Sheldon Mills was appointed Executive Director, Consumers and Competition in December 2020. He was previously the Interim Executive Director of Strategy and Competition at the FCA. Mills and the FCA will be working with insurers to ensure that they now move quickly to pay claims.

The legal case

The FCA did its homework. The watchdog selected a representative sample of 21 types of policy issued by eight insurers. The FCA then argued for policyholders that the ‘disease’ and ‘prevention of access’ clauses in the representative sample of 21 policy types provide cover in the circumstances of the coronavirus  (Covid-19)  pandemic and that the trigger for cover caused policyholders’ losses. In the end, 370,000 policyholders were identified as holding 700 types of policies issued by 60 insurers that may be affected by the outcome of the test case.   

The High Court’s judgment last September resolved most of the key issues. However, the FCA and insurers were unable to reach an agreement, so they ‘leapfrogged appeals to the Supreme Court (without going to the Court of Appeal first). 

On the FCA’s appeal, the Supreme Court ruled that cover may be available for partial closure of premises (as well as full closure) and for mandatory closure orders that were not legally binding; that valid claims should not be reduced because the loss would have resulted in any event from the pandemic; and that two additional policy types from insurer QBE provide cover. This will mean that more policyholders will have valid claims and some pay-outs will be higher.     

What’s next for affected policyholders?

The judgment brings to an end legal arguments under 14 types of policy issued by six insurers, and a substantial number of similar policies in the wider market which will now lead to claims being successful. 

The FCA’s decision to bring the test case has removed the need for policyholders to resolve many key issues individually with their insurers.  It enabled them to benefit from the expert legal team assembled by the FCA, providing a comparatively quick and cost-effective solution to the legal uncertainty in the business interruption insurance market.

The test case was not intended to encompass all possible disputes, but to resolve some key contractual uncertainties and ‘causation’ issues to provide clarity for policyholders and insurers. Today’s judgment does not determine how much is payable under individual policies but provides much of the basis for doing so.

Following the High Court’s judgment, insurers decided to pay claims on some policies and the FCA asked insurers to progress claims on other policies that the High Court said provided cover so that they could be settled quickly following the appeals to the Supreme Court. 

The watchdog will now work with insurers so that they rapidly conclude their claims processes on claims that the Supreme Court has said should be paid, providing interim payments wherever possible.   

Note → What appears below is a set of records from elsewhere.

$ cat src/rtl/dpram_pkg.sv
// rtl/dpram_pkg.sv - shared geometry defaults for the dpram RAM and its FIFO wrapper
package dpram_pkg;

    localparam int DATA_W = 8;
    localparam int ADDR_W = 4;
    localparam int DEPTH  = 2 ** ADDR_W;

endpackage

$ cat src/rtl/dpram.sv
// rtl/dpram.sv - 16x8 dual-port RAM, one write port and one registered read port
// Ports: clk; we/addr_wr/data_in write port; re/addr_rd read port; data_out registered read data.
module dpram #(
    parameter int DATA_W = dpram_pkg::DATA_W,
    parameter int ADDR_W = dpram_pkg::ADDR_W
) (
    input  logic              clk,
    input  logic              we,
    input  logic              re,
    input  logic [ADDR_W-1:0] addr_wr,
    input  logic [ADDR_W-1:0] addr_rd,
    input  logic [DATA_W-1:0] data_in,
    output logic [DATA_W-1:0] data_out
);

    logic [DATA_W-1:0] mem [2**ADDR_W];

    // No reset on the array or the read register: contents survive reset.
    always_ff @(posedge clk) begin
        if (we) begin
            mem[addr_wr] <= data_in;
        end
        if (re) begin
            data_out <= mem[addr_rd];
        end
    end

endmodule

$ cat src/rtl/dpram_fifo.sv
// rtl/dpram_fifo.sv - synchronous push/pop FIFO wrapped around the dpram RAM
// Ports: clk, rst (sync, active-high); wr_en/wr_data push; rd_en pop, rd_data/rd_valid popped word;
//        full, almost_full, empty, count status; overflow/underflow one-cycle refusal pulses.
module dpram_fifo #(
    parameter int DATA_W   = dpram_pkg::DATA_W,
    parameter int ADDR_W   = dpram_pkg::ADDR_W,
    parameter int AF_LEVEL = 12
) (
    input  logic              clk,
    input  logic              rst,
    input  logic              wr_en,
    input  logic [DATA_W-1:0] wr_data,
    input  logic              rd_en,
    output logic [DATA_W-1:0] rd_data,
    output logic              rd_valid,
    output logic              full,
    output logic              almost_full,
    output logic              empty,
    output logic [ADDR_W:0]   count,
    output logic              overflow,
    output logic              underflow
);

    localparam int              DEPTH    = 2 ** ADDR_W;
    localparam logic [ADDR_W:0] FULL_CNT = (ADDR_W + 1)'(DEPTH);
    localparam logic [ADDR_W:0] AF_CNT   = (ADDR_W + 1)'(AF_LEVEL);

    logic [ADDR_W-1:0] wptr;
    logic [ADDR_W-1:0] rptr;
    logic [ADDR_W:0]   cnt;
    logic              rv;
    logic              primed;
    logic              ovf;
    logic              udf;
    logic              wa;
    logic              ra;
    logic [DATA_W-1:0] ram_q;

    // Flags come only from the registered count, never from same-cycle requests.
    assign full        = (cnt == FULL_CNT);
    assign almost_full = (cnt >= AF_CNT);
    assign empty       = (cnt == '0);
    assign count       = cnt;

    assign wa = wr_en && !full;
    assign ra = rd_en && !empty;

    always_ff @(posedge clk) begin
        if (rst) begin
            wptr   <= '0;
            rptr   <= '0;
            cnt    <= '0;
            rv     <= 1'b0;
            primed <= 1'b0;
            ovf    <= 1'b0;
            udf    <= 1'b0;
        end else begin
            if (wa) begin
                wptr <= wptr + ADDR_W'(1);
            end
            if (ra) begin
                rptr <= rptr + ADDR_W'(1);
            end
            case ({wa, ra})
                2'b10:   cnt <= cnt + (ADDR_W + 1)'(1);
                2'b01:   cnt <= cnt - (ADDR_W + 1)'(1);
                default: cnt <= cnt;
            endcase
            rv     <= ra;
            primed <= primed | rv;
            ovf    <= wr_en && full;
            udf    <= rd_en && empty;
        end
    end

    // The RAM read register is not reset, so the output is masked until the
    // first word has actually been popped; afterwards it holds the last pop.
    assign rd_data   = (primed || rv) ? ram_q : '0;
    assign rd_valid  = rv;
    assign overflow  = ovf;
    assign underflow = udf;

    // Pointers can never collide while both ports are active: a pop needs
    // count >= 1 and a push needs count <= DEPTH-1.
    dpram #(
        .DATA_W(DATA_W),
        .ADDR_W(ADDR_W)
    ) u_ram (clk, wa, ra, wptr, rptr, wr_data, ram_q);

endmodule
$ cat config.mk
export PLATFORM = sky130hd
export DESIGN_NAME = dpram_fifo
export DESIGN_NICKNAME = d
export VERILOG_FILES = /design/src/rtl/dpram_pkg.sv /design/src/rtl/dpram.sv /design/src/rtl/dpram_fifo.sv
export SDC_FILE = /design/constraint.sdc
export NUM_CORES = 1
export LEC_CHECK = 0
export CAP_MARGIN = 20
export CELL_PAD_IN_SITES_DETAIL_PLACEMENT = 0
export CELL_PAD_IN_SITES_GLOBAL_PLACEMENT = 1
export CORE_MARGIN = 2
export CORE_UTILIZATION = 51
export DETAILED_ROUTE_END_ITERATION = 8
export GPL_ROUTABILITY_DRIVEN = 1
export PLACE_DENSITY_LB_ADDON = 0.15
export RECOVER_POWER = 50
export SYNTH_ARGS = -nofsm -noshare
export SYNTH_HDL_FRONTEND = slang
export SYNTH_SLANG_ARGS = --single-unit
$ cat constraint.sdc
create_clock -name clk -period 4.4 [get_ports clk]
set_input_delay 0.88 -clock clk [delete_from_list [all_inputs] [get_ports clk]]
set_output_delay 0.88 -clock clk [all_outputs]
set_load 0.02 [all_outputs]
Word-level counts from Yosys, hierarchy flattened
Memories as Yosys holds them, arrays and structs flattened. A register that Yosys moved wholly into a read port is not among the register bits. Index checks and enable logic that the tools add are counted.

Memories kept: 1. Register bits: 17. Output and inout bits: 19. Memory bits (writable): 128.

Memory list: u_ram.mem (depth 16, bits a word 8, rd ports 1, clocked after Yosys merged registers in 1, wr ports 1, line dpram.sv:16) `logic [DATA_W-1:0] mem [2**ADDR_W];`.

Equality and inequality tests: 3. $lt $le $gt $ge: 1. Add/sub/neg operators: 4. Reduce and logical (&&, ||, !) cells: 9. Bitwise operators: 1. Multiplexer cells: 4.

Operators with widths (number): one-hot mux 5 bit (2 select lines) (1); adder 4 x 1 -> 4 bit, second input constant (2); two-way mux 8 bit (1); adder 5 x 1 -> 5 bit, second input constant (1); equality test 5 bit, second input constant (1); >= comparator 5 x 4 -> 1 bit, second input constant (1); logical NOT 5 bit (1); subtractor 5 x 1 -> 5 bit, second input constant (1); logical AND 1 bit (4); equality test 2 x 1 -> 1 bit, second input constant (1); equality test 2 bit, second input constant (1); logical NOT 1 bit (2); two-way mux 1 bit (2); nonzero test 2 bit (1); logical OR 1 bit (1); bitwise OR 1 bit (1).

Logic depth before layout (Yosys ltp)
Gate-level depths: netlist of the first run.

Depth in word-level cells: 5. Gate-level depth with buffers: 13.

By module
A second synthesis of the first run with hierarchy kept.

Cells, all modules: 334. Area total of the unflattened synthesis: 6160.9 µm².

Modules (own cells, without submodules): dpram (cells an instance 229, sequential area each 4083.9 µm², instances 1, area an instance 5227.5 µm²); dpram_fifo (cells an instance 105, sequential area each 340.3 µm², instances 1, area an instance 933.4 µm²).

Least setup slack after synthesis of the first run
No wires, ideal clock.

Path kind: flip-flop to flip-flop. From: reg cnt[1] (netlist: count[1]). To: reg cnt[4] (netlist: count[4]). Path slack: 1.253 ns. Stages on the path, launching flop included: 14. Buffers on the path: 3. Data required time: 4.337 ns. Data arrival time: 3.084 ns. Clock period less this slack: 3.147 ns. Cell sequence: dfxtp_1 -> buf_6 -> or4_4 -> buf_6 -> o21ai_4 -> inv_1 -> ha_1 -> buf_2 -> xor2_1 -> ha_1 -> a21oi_1 -> a221oi_1 -> or4b_1 -> nand3_1.

Word-level cells in the longest chain between the ends: 5. Elaborated cells on any way between the ends: 12. Classes of those cells: 2 x add/sub; 3 x eq/ne; 1 x mux; 6 x reduce/logical.

Ends and longest elaborated chain: from (decl) (line dpram_fifo.sv:30) `logic [ADDR_W:0] cnt;`; from (signal assigned) (line dpram_fifo.sv:65) `2'b10: cnt <= cnt + (ADDR_W + 1)'(1);`; from (signal assigned) (line dpram_fifo.sv:66) `2'b01: cnt <= cnt - (ADDR_W + 1)'(1);`; from (signal assigned) (line dpram_fifo.sv:67) `default: cnt <= cnt;`; logical NOT 5 bit (*) (line dpram_fifo.sv:42) `assign empty = (cnt == '0);`; logical NOT 1 bit (*) (line dpram_fifo.sv:46) `assign ra = rd_en && !empty;`; logical AND 1 bit (*) (line dpram_fifo.sv:46); named net ra (line dpram_fifo.sv:36) `logic ra;`; equality test 2 x 1 -> 1 bit or equality test 2 bit (tied branches) (line dpram_fifo.sv:64) `case ({wa, ra})`; one-hot mux 5 bit (2 select lines) or nonzero test 2 bit (tied branches).

The timed path passes the listed nets; every way through them passes the cells marked *. A chain may end at the register's enable or synchronous reset.

Worst setup path after layout of the first run
From: reg cnt[2] (netlist: count[2]). To: reg cnt[4] (netlist: count[4]).

Same word-level chain as after synthesis.

==> results of run 1 <==
[metal layers]
| metal | wire length [um] | part of all wire | vias to the layer above | GRT usage |
|---|---|---|---|---|
| li1 | - | - | 1444 | - |
| met1 | 5210 | 0.47 | 1584 | 0.268 |
| met2 | 5270 | 0.47 | 68 | 0.296 |
| met3 | 459 | 0.041 | 15 | 0.0519 |
| met4 | 186 | 0.017 | 0 | 0.0756 |
| met5 | 0 | 0 | - | 0 |
[final timing paths]
| kind | from | to | cells past startpoint |
|---|---|---|---|
| setup reg to reg | count[2] | count[4] | 11 |
| hold / removal | primed | primed | 2 |
| setup / recovery | count[2] | count[4] | 11 |
| hold reg to reg | primed | primed | 2 |
[worst register-to-register path: cells and delay by family (launching register included)]
| family | cells | cell delay (ns) |
|---|---|---|
| AOI/OAI and AO/OA | 3 | 0.94 |
| and+or+nand+nor | 3 | 1.22 |
| adders and majority gates | 2 | 0.50 |
| DFF | 1 | 0.42 |
| xor gates and xnor gates | 1 | 0.17 |
| buffers and inverters | 2 | 0.29 |
[state kept, by name, summed over array words and instances, names as in the netlist]
signal          count
rd_valid            1
count               5
primed              1
underflow           1
rptr                4
overflow            1
u_ram.data_out      8
wptr                4
u_ram.mem         128
[layout by cell type (no fill, tap or decap), types with 4 or more instances in the layout]
master / synthesis / routed
nor3_1: 8 / 8
clkdlybuf4s50_1: 0 / 20
xor2_1: 6 / 6
nor2b_1: 10 / 10
nand2b_1: 4 / 4
buf_4: 0 / 6
clkbuf_16: 0 / 17
mux4_2: 32 / 32
nand2_1: 19 / 19
inv_1: 8 / 8
ha_1: 9 / 9
edfxtp_1: 136 / 136
a22oi_1: 16 / 16
clkinv_2: 0 / 6
nor2_1: 28 / 28
dfxtp_1: 17 / 16
dlygate4sd3_1: 0 / 10
[metrics by stage]
stage               hold WS (ns)  cell area [um^2]
floorplan                  0.499              6180
global placement           0.530              6610
detailed placement         0.538              6610
CTS                        0.551              7200
global route               0.592              7160
finish                     0.539              7160
[cell type report]
class                   instances  area, um^2
multi-input cells             169        1590
flip-flops and latches        153        4430
clock inverters                14         154
well taps                     147         184
clock buffers                  18         429
repair buffers                 37         349
inverters                       8        30.0
fillers                       897        4750
[logic make-up (layout without fill, tap and decap cells)]
group,count (synthesis),count (layout),share of synthesized area
buffers and inverters,29,77,0.0215
muxes,35,35,0.122
adders and majority gates,9,9,0.0182
DFF,153,153,0.716
AOI/OAI and AO/OA,30,30,0.0401
and+or+nand+nor,86,86,0.0699
xor gates and xnor gates,9,9,0.0128
[report_power, final]
group / switching (W) / internal, W
clock network: 0.000544 / 0.000884
registers: 0.000120 / 0.00172
logic: 0.000498 / 0.000491
==> key figures, run 1 <==
GRT
  – First-pass GRT wire length: 18.0 mm
  – Initial antenna violation count: 0
  – Vias in the first global route: around 3200
  – Gr ovfl total: 0
  – Largest net degree at the start of global routing: 29
  – GRT Total Usage: 0.193

Cells and area
  – Post-layout util: 0.601
  – Fin cells: 546
  – Final nets: between 400 and 500
  – Layout area overhead: 16.0%
  – Share of cells above drive strength 1: 0.178
  – ANT cells: 0

Clocking
  – CTS Hold Bufs: 0
  – Max Root-Sink Buffers: 2
  – Worst-Skew Late Latency: roughly 0.42 ns
  – Clock root cell: clkbuf_16
  – Clk sink count: between 150 and 200
  – Depth of the CTS H-tree: 4
  – Cts repair resizes: 0
  – Postcts setup bufs: 0
  – Num CTS Buffers: 17
  – CTS tree: yes
  – Clock slew seen by the registers of the worst setup and hold paths: ~0.060 ns

Setup path
  – Arr. time, crit path: between 3 and 4 ns
  – CP peak stage delay: 0.66 ns
  – CP startpoint kind: register
  – Buf/Inv on CP: 2
  – Largest delay share family, worst path: simple AND/OR/NAND/NOR gates
  – Slowest-stage cell, CP: or4_1
  – Crit Path Max Fanout: 12
  – CP Cell Sequence: or4_1 > o21ai_0 > inv_1 > buf_4 > ha_1 > xor2_1 > ha_1 > a21oi_1 > a221oi_1 > or4b_1 > nand3_1
  – Reg2Reg Setup Slack: around 0.79 ns
  – Req. time, crit path: around 4.8 ns
  – CP Class: reg2reg
  – Crit. End Element: register
  – Most used cell, CP: ha_1

Place
  – Dpl cells: slightly above 500
  – HPWL after DPL: about 7.5 mm
  – Final Wtd Congestion: roughly 0.74
  – PortBufs: 30
  – Pre-CTS setup slack: 0.581 ns

STA
  – Clock skew: around 0.0087 ns
  – Final Max Slew Viols: 0
  – Slew Limit Headroom: 0.410
  – Final setup fails: 0
  – Max Fclk: about 0.28 GHz
  – Period utilisation layout: 0.820
  – Fin. Hold Viols: 0
  – Worst slew pin tran: between 0.8 and 0.9 ns
  – RSZ-0062 raised after global routing: no
  – Worst Setup Slack, final: 0.794 ns
  – Tmin final: around 3.6 ns
  – Sum Neg Setup Slack: 0 ns

Drt
  – Initial drt markers: between 200 and 250
  – Antenna-violating nets left: 0
  – Via count: between 3000 and 4000
  – Final wirelength: 11.1 mm
  – Drt pass-1 iters: 4
  – Drt drc: 0
  – Post-detailed-route wirelength per cell: ~20 um
  – Via density per instance: ~5.7

Synth
  – Leading area contributor after synthesis: edfxtp_1
  – Post-Syn Nets: roughly 370
  – Distinct cells, synth: between 40 and 50
  – Mapped Cells: between 300 and 400
  – Mapped Area: 6180 um^2
  – Post-synth EDFFs: between 100 and 150
  – Dominant cell by count in the synthesized netlist: edfxtp_1
  – Post-Syn Area per Cell: roughly 18 um^2
  – Synth Flop Type: edfxtp_1
  – Area fraction of the dominant cell type after synthesis: 0.661
  – Synth async-reset ratio: 0
  – Main area contributors after synthesis: edfxtp_1 66%, mux4_2 12%, dfxtp_1 5.5%
  – Synthesis Warnings: 0
  – Register area share after synthesis: 0.716
  – Commonest cells post-synth: 136 x edfxtp_1, 32 x mux4_2, 28 x nor2_1
  – Register bit total from synthesis: 153

Floorplanning
  – Row Count: 40
  – Die area: about 13000 um^2
  – Starting Density: 0.519
  – # IOs: 31
  – Chip height: 114 um
  – Core footprint: 11900 um^2
  – Die Span X: about 110 um

Pwr
  – Static Leak: between 2 and 2.5 nW
  – PD cells: 594 nW/um^2
  – Design Power: around 0.0043 W
  – Maximum vdd drop: 0.460 mV

Run status
  – Status: finished, final reports clean

Worst hold path
  – Worst hold path class: reg2reg

Job
  – Max Cap Viol: 0
Note: power is estimated with default switching activity, not from simulation.
==> inputs of run 2 (changes only) <==
CORE_UTILIZATION = 46   (was 51)
clock period = 3.05 ns   (was 4.4 ns; I/O delays follow)
==> key figures, run 2 (synthesis gave the netlist of run 1 again) <==
Run status
  – Status: finished, final reports clean

Clocking
  – CTS tree: yes
  – Worst-Skew Late Latency: 0.42 ns (about the same)
  – Clock slew seen by the registers of the worst setup and hold paths: 0.06 ns (about the same)
  – Postcts setup bufs: 0 (unchanged)
  – CTS Hold Bufs: 0 (unchanged)
  – Clk sink count: 153 (unchanged)
  – Depth of the CTS H-tree: 4 (unchanged)
  – Num CTS Buffers: 17 (unchanged)
  – Cts repair resizes: 0 (unchanged)
  – Max Root-Sink Buffers: 2 (unchanged)
  – Clock root cell: clkbuf_16

Pwr
  – Maximum vdd drop: 0.643 mV (+40%)
  – Static Leak: 2.45 nW (+3.9%)
  – Design Power: 0.00633 W (+49%)
  – PD cells: 858 nW/um^2 (+44%)

STA
  – Max Fclk: 0.357 GHz (+29%)
  – Tmin final: 2.80 ns (-0.802 ns)
  – RSZ-0062 raised after global routing: no
  – Worst slew pin tran: 1.40 ns (+0.517 ns)
  – Period utilisation layout: 0.919 (+0.0997)
  – Clock skew: 0.00669 ns (-0.00204 ns)
  – Slew Limit Headroom: 0.0678 (-0.342)
  – Final Max Slew Viols: 0 (unchanged)
  – Fin. Hold Viols: 0 (unchanged)
  – Hold_ws: 0.528 ns (-0.0108 ns)
  – Sum Neg Setup Slack: 0 ns (unchanged)
  – Final setup fails: 0 (unchanged)

Setup path
  – Req. time, crit path: 3.41 ns (-1.35 ns)
  – Crit Path Max Fanout: 7 (-5)
  – CP Cell Sequence: or4_4 > o21ai_4 > inv_1 > ha_1 > xor2_1 > ha_1 > a21oi_1 > a221oi_2 > or4b_1 > nand3_1
  – Most used cell, CP: ha_1
  – CP peak stage delay: 0.63 ns (-0.03 ns)
  – Slowest-stage cell, CP: or4_4
  – Crit. End Element: register
  – Arr. time, crit path: 3.17 ns (-0.80 ns)
  – CP Class: reg2reg
  – CP startpoint kind: register

Job
  – Max Cap Viol: 0 (unchanged)

Drt
  – Final wirelength: 12.3 mm (+11%)
  – Drt drc: 0 (unchanged)
  – Post-detailed-route wirelength per cell: 20.7 um (+1.8%)
  – Antenna-violating nets left: 0 (unchanged)
  – Initial drt markers: 327 (+32%)
  – Drt pass-1 iters: 4 (unchanged)
  – Via count: 3229 (+3.8%)
  – Via density per instance: 5.44 (-4.6%)

Cells and area
  – Leading cell type in the layout, fill and taps excluded: edfxtp_1
  – Post-layout util: 0.559 (-0.0426)
  – Multi-input logic area: 1610 um^2 (+1.3%)
  – Final nets: 426 (+4.7%)
  – Layout area overhead: 19.3%
  – Number of flip-flops in the largest register: 128 (unchanged)
  – Most frequent cells in the layout: 136 x edfxtp_1, 32 x mux4_2, 28 x nor2_1, 22 x buf_4, 21 x clkdlybuf4s50_1
  – Register with the most flip-flops: u_ram.mem
  – Share of cells above drive strength 1: 0.222 (+0.0445)
  – Biggest regs: u_ram.mem: 128 flops, u_ram.data_out: 8 flops, count: 5 flops
  – ANT cells: 0 (unchanged)
  – Number of fillers in the final layout: 1056 (+18%)
  – FF/Latch Area: 4430 um^2 (unchanged)

GRT
  – First-pass GRT wire length: 19.2 mm (+7.0%)
  – Largest net degree at the start of global routing: 36 (+24%)
  – GRT Total Usage: 0.190 (-0.00365)
  – Initial antenna violation count: 0 (unchanged)
  – Gr ovfl total: 0 (unchanged)
  – Vias in the first global route: 3258 (+3.3%)

Floorplanning
  – Chip height: 120 um (+5.1%)
  – Die area: 14400 um^2 (+10%)
  – Core footprint: 13200 um^2 (+11%)
  – Die Span X: 120 um (+5.1%)
  – # IOs: 31 (unchanged)
  – Starting Density: 0.468 (-0.0503)
  – Row Count: 42 (+5.0%)

Place
  – Final Wtd Congestion: 0.790 (+6.3%)
  – PortBufs: 30 (unchanged)
  – HPWL after DPL: 7.91 mm (+5.7%)

Worst hold path
  – Worst hold path class: reg2reg
-- run 2: worst paths after layout --
path	startpoint	endpoint	slack (ns)	cells past startpoint
worst max-delay path	count[0]	count[4]	0.25	10
worst min-delay path	count[2]	count[2]	0.53	2
worst max register to register	count[0]	count[4]	0.25	10
worst min register to register	count[2]	count[2]	0.53	2
-- run 2: worst max-delay path, delay by kind of cell, from the launching register on --
kind / cells / cell delay [ns]
and+or+nand+nor: 3 / 1.18
AOI/OAI and AO/OA: 3 / 0.57
adders and majority gates: 2 / 0.41
DFF: 1 / 0.37
xor gates and xnor gates: 1 / 0.14
buffers and inverters: 1 / 0.08
-- run 2: where the power goes --
| part | total, W | internal [W] | switching [W] |
|---|---|---|---|
| registers | 0.00257 | 0.00248 | 0.0000862 |
| logic | 0.00165 | 0.000757 | 0.000893 |
| clock network | 0.00211 | 0.00129 | 0.000822 |
-- run 2: final cells by class --
type                       instances  share of cell area
clock buffer                      17              0.0577
clock inverter                    15              0.0238
inverter                           8             0.00407
multi-input combinational        169               0.219
sequential                       153               0.600
tap                              176              0.0299
timing repair buffer              56              0.0653
-- run 2: through the flow --
stage,instance area (um^2),worst slack (ns),instances
6_report,7370,0.246,594
2_1_floorplan,6180,0.0191,351
3_3_place_gp,6810,0.162,562
4_1_cts,7410,0.229,594
3_5_place_dp,6810,0.0662,562
5_1_grt,7370,0.0636,594
-- run 2: metal layers --
layer | up-vias | global-route usage | routed length [um]
li1 | 1484 | - | -
met1 | 1658 | 0.270 | 5640
met2 | 80 | 0.284 | 5850
met3 | 7 | 0.0551 | 734
met4 | 0 | 0.0625 | 94
met5 | - | 0 | 0
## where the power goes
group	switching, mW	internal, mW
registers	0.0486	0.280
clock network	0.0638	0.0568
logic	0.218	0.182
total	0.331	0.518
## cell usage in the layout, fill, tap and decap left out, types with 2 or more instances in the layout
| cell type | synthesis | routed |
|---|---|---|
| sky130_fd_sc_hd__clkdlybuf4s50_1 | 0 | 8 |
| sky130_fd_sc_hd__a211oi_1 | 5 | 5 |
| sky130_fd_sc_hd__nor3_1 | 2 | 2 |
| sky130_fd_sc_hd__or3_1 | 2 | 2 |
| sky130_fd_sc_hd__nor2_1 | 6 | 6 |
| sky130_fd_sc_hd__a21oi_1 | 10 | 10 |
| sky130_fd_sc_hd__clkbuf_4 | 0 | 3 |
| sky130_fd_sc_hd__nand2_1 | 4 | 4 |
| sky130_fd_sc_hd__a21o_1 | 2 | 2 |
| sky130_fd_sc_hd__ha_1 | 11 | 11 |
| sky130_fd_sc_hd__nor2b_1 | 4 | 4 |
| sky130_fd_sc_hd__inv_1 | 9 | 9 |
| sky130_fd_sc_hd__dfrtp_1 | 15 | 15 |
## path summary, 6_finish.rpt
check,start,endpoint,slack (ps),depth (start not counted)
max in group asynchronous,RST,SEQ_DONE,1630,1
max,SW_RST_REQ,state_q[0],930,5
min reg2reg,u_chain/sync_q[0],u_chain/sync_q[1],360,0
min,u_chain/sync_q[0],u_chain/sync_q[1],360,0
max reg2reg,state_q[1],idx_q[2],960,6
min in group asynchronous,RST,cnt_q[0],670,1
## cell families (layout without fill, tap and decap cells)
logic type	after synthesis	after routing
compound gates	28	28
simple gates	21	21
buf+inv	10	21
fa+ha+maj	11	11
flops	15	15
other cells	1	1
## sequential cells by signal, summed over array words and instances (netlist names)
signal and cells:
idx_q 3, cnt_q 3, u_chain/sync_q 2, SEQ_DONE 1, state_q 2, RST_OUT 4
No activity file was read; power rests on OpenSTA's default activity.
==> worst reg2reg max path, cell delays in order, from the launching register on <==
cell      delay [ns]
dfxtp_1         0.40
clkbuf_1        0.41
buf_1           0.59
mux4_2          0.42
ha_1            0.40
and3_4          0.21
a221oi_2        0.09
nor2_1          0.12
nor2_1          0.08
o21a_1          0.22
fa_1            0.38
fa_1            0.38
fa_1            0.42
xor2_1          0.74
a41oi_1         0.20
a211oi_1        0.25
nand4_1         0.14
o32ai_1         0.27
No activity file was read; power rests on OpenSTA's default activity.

Each policy needs to be considered against the detailed judgment to work out what it means for that policy. Policyholders with affected claims can expect to hear from their insurer soon. Policyholders with questions should approach their broker, other advisers or insurer.  Policyholders who remain unhappy following their insurer’s assessment of their claim may be able to refer their claim to the Financial Ombudsman Service, whose role is to resolve individual disputes.

The FCA’s legal team at Herbert Smith Freehills has published a bulletin on their website.

Next steps

The FCA will publish a set of Q&As for policyholders to assist them and their advisers in understanding the test case. The FCA will also publish a list of BI policy types that potentially respond to the pandemic based on data that we will be gathering from insurers.

The FCA has published draft guidance for policyholders on how to prove the presence of coronavirus, which is a condition in certain types of policy. The consultation closes on 18 January, but the FCA is extending the closing date to 22 January only for any supplemental comments arising from the judgment. The FCA will issue finalised guidance as soon as possible after that. 

The FCA will keep policyholders updated as they progress, through its dedicated webpage.

The judgment is available on the Supreme Court’s website.